What lines of the data below hold the string "stages"? Copy each one.

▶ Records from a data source
__________

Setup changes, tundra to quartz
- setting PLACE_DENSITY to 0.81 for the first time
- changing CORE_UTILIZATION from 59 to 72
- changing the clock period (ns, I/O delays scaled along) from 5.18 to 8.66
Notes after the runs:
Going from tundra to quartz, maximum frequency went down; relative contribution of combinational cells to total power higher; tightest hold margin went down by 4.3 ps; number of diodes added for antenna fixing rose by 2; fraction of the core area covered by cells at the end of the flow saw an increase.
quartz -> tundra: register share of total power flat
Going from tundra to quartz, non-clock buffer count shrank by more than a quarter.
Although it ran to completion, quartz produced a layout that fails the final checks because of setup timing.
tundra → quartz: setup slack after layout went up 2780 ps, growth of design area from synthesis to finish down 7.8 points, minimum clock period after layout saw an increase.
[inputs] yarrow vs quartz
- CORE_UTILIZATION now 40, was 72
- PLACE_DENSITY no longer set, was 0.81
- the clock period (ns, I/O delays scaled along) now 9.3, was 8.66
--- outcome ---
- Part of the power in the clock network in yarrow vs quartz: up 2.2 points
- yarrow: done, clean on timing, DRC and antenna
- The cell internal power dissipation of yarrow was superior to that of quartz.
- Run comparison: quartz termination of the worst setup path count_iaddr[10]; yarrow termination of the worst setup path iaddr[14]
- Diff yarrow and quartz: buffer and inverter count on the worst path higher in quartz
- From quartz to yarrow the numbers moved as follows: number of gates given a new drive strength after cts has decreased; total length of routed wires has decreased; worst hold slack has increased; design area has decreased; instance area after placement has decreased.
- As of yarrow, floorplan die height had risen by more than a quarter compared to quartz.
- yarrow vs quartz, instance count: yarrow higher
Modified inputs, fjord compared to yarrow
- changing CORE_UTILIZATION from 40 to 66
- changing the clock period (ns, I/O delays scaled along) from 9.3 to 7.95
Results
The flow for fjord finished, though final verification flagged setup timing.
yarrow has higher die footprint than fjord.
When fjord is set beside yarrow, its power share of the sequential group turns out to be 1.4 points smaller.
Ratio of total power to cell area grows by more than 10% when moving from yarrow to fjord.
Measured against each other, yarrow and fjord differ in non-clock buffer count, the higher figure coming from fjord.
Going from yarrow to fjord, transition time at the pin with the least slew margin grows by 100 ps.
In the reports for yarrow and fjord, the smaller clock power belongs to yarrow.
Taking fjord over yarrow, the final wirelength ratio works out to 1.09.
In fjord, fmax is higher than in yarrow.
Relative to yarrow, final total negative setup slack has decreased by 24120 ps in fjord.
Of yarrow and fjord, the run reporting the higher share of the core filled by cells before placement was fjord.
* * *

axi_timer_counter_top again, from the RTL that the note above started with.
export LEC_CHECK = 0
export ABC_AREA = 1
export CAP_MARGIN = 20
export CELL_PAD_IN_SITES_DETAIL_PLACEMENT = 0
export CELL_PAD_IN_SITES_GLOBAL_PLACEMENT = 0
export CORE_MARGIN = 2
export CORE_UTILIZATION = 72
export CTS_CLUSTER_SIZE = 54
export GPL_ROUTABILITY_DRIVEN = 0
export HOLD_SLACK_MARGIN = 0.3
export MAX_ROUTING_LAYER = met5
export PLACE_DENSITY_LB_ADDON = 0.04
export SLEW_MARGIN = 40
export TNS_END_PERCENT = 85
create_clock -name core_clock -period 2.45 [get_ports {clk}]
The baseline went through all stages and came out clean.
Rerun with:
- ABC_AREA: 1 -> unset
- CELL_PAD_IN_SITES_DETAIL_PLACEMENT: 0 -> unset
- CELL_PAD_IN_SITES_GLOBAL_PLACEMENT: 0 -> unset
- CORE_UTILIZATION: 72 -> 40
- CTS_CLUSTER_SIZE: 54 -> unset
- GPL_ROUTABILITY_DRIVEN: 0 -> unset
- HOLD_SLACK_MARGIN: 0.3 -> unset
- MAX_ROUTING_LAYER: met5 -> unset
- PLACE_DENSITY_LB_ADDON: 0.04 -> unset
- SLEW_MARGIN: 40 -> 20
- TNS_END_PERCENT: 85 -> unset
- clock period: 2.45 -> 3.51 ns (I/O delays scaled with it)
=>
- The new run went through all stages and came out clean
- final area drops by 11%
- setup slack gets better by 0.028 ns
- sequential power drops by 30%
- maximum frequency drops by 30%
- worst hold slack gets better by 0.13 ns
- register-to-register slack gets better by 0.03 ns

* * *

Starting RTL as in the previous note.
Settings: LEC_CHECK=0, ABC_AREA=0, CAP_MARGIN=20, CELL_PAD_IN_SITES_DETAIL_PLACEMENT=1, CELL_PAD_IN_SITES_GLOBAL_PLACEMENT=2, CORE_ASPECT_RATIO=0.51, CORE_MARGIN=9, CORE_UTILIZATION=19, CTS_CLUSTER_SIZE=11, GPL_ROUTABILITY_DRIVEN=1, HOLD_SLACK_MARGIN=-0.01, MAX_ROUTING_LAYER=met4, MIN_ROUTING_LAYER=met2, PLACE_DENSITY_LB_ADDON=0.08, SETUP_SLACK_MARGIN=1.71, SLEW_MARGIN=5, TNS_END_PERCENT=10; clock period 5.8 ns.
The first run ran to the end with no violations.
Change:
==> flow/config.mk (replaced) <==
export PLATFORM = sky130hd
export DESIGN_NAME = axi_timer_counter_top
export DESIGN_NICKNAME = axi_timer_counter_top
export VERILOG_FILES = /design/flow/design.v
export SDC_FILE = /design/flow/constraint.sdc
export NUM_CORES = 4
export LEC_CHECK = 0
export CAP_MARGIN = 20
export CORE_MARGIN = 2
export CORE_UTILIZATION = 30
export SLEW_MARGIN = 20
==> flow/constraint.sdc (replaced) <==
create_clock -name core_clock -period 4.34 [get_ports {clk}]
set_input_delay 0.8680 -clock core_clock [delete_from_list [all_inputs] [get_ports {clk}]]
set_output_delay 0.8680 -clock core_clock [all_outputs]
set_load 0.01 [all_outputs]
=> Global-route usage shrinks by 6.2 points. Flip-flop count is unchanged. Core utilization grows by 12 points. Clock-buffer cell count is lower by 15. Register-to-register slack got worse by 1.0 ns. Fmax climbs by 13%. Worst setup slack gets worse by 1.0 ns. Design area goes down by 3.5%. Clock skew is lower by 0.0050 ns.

__________

▶ Solved problem
The baseline went through all stages and came out clean.
- The new run went through all stages and came out clean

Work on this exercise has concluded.